**Assigned task:** Take the entries below and print, exactly, the stretch from the line containing "- H-tree levels: 2" through the line containing "- DR vias: between 2000 and 3000", both included.

[Stored data entries]
------------------------------------------------------------------------
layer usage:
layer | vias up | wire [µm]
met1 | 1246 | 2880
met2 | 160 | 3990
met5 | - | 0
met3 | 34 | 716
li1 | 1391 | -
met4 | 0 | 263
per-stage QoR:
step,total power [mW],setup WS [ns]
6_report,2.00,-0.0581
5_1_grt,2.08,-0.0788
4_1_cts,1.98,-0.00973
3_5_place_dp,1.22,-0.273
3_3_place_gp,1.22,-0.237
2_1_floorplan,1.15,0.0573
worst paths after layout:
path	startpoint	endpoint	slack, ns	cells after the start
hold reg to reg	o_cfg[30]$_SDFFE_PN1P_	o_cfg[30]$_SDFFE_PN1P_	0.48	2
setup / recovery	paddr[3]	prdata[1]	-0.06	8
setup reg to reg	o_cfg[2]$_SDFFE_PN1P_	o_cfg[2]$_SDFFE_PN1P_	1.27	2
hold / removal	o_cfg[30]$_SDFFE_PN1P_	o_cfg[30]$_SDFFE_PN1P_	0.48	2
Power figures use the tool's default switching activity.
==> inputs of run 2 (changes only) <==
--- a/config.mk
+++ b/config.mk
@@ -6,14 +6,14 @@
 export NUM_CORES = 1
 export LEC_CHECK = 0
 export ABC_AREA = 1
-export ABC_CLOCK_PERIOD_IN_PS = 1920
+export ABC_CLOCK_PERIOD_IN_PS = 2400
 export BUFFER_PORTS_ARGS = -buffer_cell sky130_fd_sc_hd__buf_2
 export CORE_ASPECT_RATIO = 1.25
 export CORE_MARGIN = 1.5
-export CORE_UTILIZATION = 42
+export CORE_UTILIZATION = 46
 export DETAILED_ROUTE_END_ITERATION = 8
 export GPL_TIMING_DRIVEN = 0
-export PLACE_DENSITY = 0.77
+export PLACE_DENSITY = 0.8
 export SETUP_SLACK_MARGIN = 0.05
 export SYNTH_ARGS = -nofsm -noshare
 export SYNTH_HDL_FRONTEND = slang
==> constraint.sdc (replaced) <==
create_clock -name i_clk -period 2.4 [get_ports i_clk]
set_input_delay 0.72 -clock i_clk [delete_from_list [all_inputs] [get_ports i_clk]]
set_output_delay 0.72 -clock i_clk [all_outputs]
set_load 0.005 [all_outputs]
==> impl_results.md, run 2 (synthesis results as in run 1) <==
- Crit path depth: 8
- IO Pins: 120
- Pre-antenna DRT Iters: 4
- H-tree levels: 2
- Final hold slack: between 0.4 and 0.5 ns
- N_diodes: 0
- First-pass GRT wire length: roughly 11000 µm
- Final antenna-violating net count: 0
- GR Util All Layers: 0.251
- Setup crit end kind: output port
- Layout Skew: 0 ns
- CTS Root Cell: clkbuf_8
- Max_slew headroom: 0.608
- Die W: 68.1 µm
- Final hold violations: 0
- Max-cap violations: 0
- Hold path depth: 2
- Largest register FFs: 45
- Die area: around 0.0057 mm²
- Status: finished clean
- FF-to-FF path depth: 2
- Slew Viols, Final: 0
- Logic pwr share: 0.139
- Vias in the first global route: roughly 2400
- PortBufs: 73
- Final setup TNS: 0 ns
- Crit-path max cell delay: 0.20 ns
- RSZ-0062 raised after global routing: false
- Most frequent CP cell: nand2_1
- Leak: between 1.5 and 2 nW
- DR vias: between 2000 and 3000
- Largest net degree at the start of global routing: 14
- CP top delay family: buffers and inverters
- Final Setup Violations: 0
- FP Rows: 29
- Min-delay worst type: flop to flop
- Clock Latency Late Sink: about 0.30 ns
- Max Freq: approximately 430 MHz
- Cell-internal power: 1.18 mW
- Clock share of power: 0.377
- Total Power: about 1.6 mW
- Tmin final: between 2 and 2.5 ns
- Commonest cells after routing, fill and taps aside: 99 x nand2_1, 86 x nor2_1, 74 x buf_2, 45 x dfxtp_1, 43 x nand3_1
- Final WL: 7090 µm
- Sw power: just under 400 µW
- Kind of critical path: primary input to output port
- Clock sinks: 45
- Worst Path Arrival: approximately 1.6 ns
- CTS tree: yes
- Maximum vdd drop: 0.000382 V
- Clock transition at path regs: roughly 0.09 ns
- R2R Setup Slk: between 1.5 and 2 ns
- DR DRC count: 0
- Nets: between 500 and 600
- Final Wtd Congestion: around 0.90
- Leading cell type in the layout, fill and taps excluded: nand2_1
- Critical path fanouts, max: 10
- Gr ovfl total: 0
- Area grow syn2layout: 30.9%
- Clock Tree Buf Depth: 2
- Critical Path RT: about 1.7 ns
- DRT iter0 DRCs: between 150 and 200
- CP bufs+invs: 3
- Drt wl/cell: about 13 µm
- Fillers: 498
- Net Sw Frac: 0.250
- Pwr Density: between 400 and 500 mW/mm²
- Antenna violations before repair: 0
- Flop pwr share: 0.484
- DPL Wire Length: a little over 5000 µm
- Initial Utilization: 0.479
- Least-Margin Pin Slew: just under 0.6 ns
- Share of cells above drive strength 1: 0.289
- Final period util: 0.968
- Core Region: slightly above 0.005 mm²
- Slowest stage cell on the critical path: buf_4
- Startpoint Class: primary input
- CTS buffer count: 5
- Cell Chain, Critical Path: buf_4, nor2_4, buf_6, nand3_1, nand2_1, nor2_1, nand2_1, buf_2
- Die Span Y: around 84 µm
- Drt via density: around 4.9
--- src/hdl/tlv_stream_decoder_unit.sv ---
// TLV stream decoder top level: parse state registers, next-state logic
// and the result register. Depends on tsd_pkg.
//
// Usage:
//   Slave channel (s_*) takes one raw stream byte per beat in s_tdata.
//   Master channel (m_*) gives at most one result per input byte:
//     m_tuser = kind (0 header, 1 value byte), m_tlast = last result of
//     the element, m_tdata = {value_byte, value_length, type_number}.
//   Bytes that only build a type or length number give no result.
//   A header beat carries the decoded type and length; each value beat
//   repeats them with the value byte. A zero-length element's header beat
//   has m_tlast set.
//   Latency: a result appears on m_* the cycle after its byte is taken.
//   Throughput: one byte per cycle while the receiver keeps up; the parse state
//   update (a 64-bit count-down and compare) is combinational, so bytes go back to back.
//   s_tready is high while the result register is empty or being drained;
//   when the receiver holds m_tready low with a result waiting, the input
//   stalls until that beat is taken.
//   Reset (rst, synchronous, active high) empties the result register and
//   returns the parser to expecting a type mark, with all counts cleared.
module tlv_stream_decoder_unit (
  input  logic                      clk,
  input  logic                      rst,
  input  logic                      s_tvalid,
  output logic                      s_tready,
  input  logic [tsd_pkg::BYTE_W-1:0] s_tdata,  // [7:0] stream_byte
  output logic                      m_tvalid,
  input  logic                      m_tready,
  // [63:0] type_number, [127:64] value_length, [135:128] value_byte
  output logic [tsd_pkg::DATA_W-1:0] m_tdata,
  output logic                      m_tuser,   // [0] kind
  output logic                      m_tlast
);
  import tsd_pkg::*;

  // Parse state
  logic [PH_W-1:0]   phase, phase_next;
  logic [CNT_W-1:0]  num_left, num_left_next;
  logic [NUM_W-1:0]  type_acc, type_acc_next;
  logic [NUM_W-1:0]  len_acc, len_acc_next;
  logic [NUM_W-1:0]  remaining, remaining_next;

  // Result produced by the current byte
  logic              emit;
  logic              emit_kind;
  logic              emit_last;
  logic [BYTE_W-1:0] emit_byte;

  // Result register payload
  logic [NUM_W-1:0]  out_type, out_len;
  logic [BYTE_W-1:0] out_byte;
  logic              out_kind, out_last;

  logic              in_beat;
  logic [CNT_W-1:0]  mark_n;
  logic [CNT_W-1:0]  num_left_dec;
  logic [NUM_W-1:0]  len_shift;

  assign s_tready     = !m_tvalid || m_tready;
  assign in_beat      = s_tvalid && s_tready;
  assign mark_n       = ext_count(s_tdata);
  assign num_left_dec = num_left - 4'd1;
  assign len_shift    = {len_acc[NUM_W-BYTE_W-1:0], s_tdata};

  // Next-state logic for one stream byte
  always_comb begin
    phase_next     = phase;
    num_left_next  = num_left;
    type_acc_next  = type_acc;
    len_acc_next   = len_acc;
    remaining_next = remaining;
    emit           = 1'b0;
    emit_kind      = KIND_HEADER;
    emit_last      = 1'b0;
    emit_byte      = '0;
    unique case (phase)
      PH_TYPE_BYTES: begin
        type_acc_next = {type_acc[NUM_W-BYTE_W-1:0], s_tdata};
        num_left_next = num_left_dec;
        if (num_left_dec == '0) phase_next = PH_LEN_MARK;
      end
      PH_LEN_MARK: begin
        if (mark_n == '0) begin
          len_acc_next = {{(NUM_W-BYTE_W){1'b0}}, s_tdata};
          emit         = 1'b1;
          if (s_tdata == '0) begin
            emit_last  = 1'b1;
            phase_next = PH_TYPE_MARK;
          end else begin
            remaining_next = {{(NUM_W-BYTE_W){1'b0}}, s_tdata};
            phase_next     = PH_VALUE;
          end
        end else begin
          len_acc_next  = '0;
          num_left_next = mark_n;
          phase_next    = PH_LEN_BYTES;
        end
      end
      PH_LEN_BYTES: begin
        len_acc_next  = len_shift;
        num_left_next = num_left_dec;
        if (num_left_dec == '0) begin
          emit = 1'b1;
          if (len_shift == '0) begin
            emit_last  = 1'b1;
            phase_next = PH_TYPE_MARK;
          end else begin
            remaining_next = len_shift;
            phase_next     = PH_VALUE;
          end
        end
      end
      PH_VALUE: begin
        remaining_next = remaining - 64'd1;
        emit           = 1'b1;
        emit_kind      = KIND_VALUE;
        emit_byte      = s_tdata;
        if (remaining == 64'd1) begin
          emit_last  = 1'b1;
          phase_next = PH_TYPE_MARK;
        end
      end
      default: begin
        // type mark expected; unused codes fall here too
        len_acc_next   = '0;
        remaining_next = '0;
        if (mark_n == '0) begin
          type_acc_next = {{(NUM_W-BYTE_W){1'b0}}, s_tdata};
          num_left_next = '0;
          phase_next    = PH_LEN_MARK;
        end else begin
          type_acc_next = '0;
          num_left_next = mark_n;
          phase_next    = PH_TYPE_BYTES;
        end
      end
    endcase
  end

  // Parse state registers
  always_ff @(posedge clk) begin
    if (rst) begin
      phase     <= PH_TYPE_MARK;
      num_left  <= '0;
      type_acc  <= '0;
      len_acc   <= '0;
      remaining <= '0;
    end else if (in_beat) begin
      phase     <= phase_next;
      num_left  <= num_left_next;
      type_acc  <= type_acc_next;
      len_acc   <= len_acc_next;
      remaining <= remaining_next;
    end
  end

  // Result register: valid flag
  always_ff @(posedge clk) begin
    if (rst) begin
      m_tvalid <= 1'b0;
    end else if (in_beat) begin
      m_tvalid <= emit;
    end else if (m_tready) begin
      m_tvalid <= 1'b0;
    end
  end

  // Result register: payload
  always_ff @(posedge clk) begin
    if (in_beat && emit) begin
      out_type <= type_acc_next;
      out_len  <= len_acc_next;
      out_byte <= emit_byte;
      out_kind <= emit_kind;
      out_last <= emit_last;
    end
  end

  assign m_tdata = {out_byte, out_len, out_type};
  assign m_tuser = out_kind;
  assign m_tlast = out_last;

endmodule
------------------------------------------------------------------------
**Solution for this exercise:**
- H-tree levels: 2
- Final hold slack: between 0.4 and 0.5 ns
- N_diodes: 0
- First-pass GRT wire length: roughly 11000 µm
- Final antenna-violating net count: 0
- GR Util All Layers: 0.251
- Setup crit end kind: output port
- Layout Skew: 0 ns
- CTS Root Cell: clkbuf_8
- Max_slew headroom: 0.608
- Die W: 68.1 µm
- Final hold violations: 0
- Max-cap violations: 0
- Hold path depth: 2
- Largest register FFs: 45
- Die area: around 0.0057 mm²
- Status: finished clean
- FF-to-FF path depth: 2
- Slew Viols, Final: 0
- Logic pwr share: 0.139
- Vias in the first global route: roughly 2400
- PortBufs: 73
- Final setup TNS: 0 ns
- Crit-path max cell delay: 0.20 ns
- RSZ-0062 raised after global routing: false
- Most frequent CP cell: nand2_1
- Leak: between 1.5 and 2 nW
- DR vias: between 2000 and 3000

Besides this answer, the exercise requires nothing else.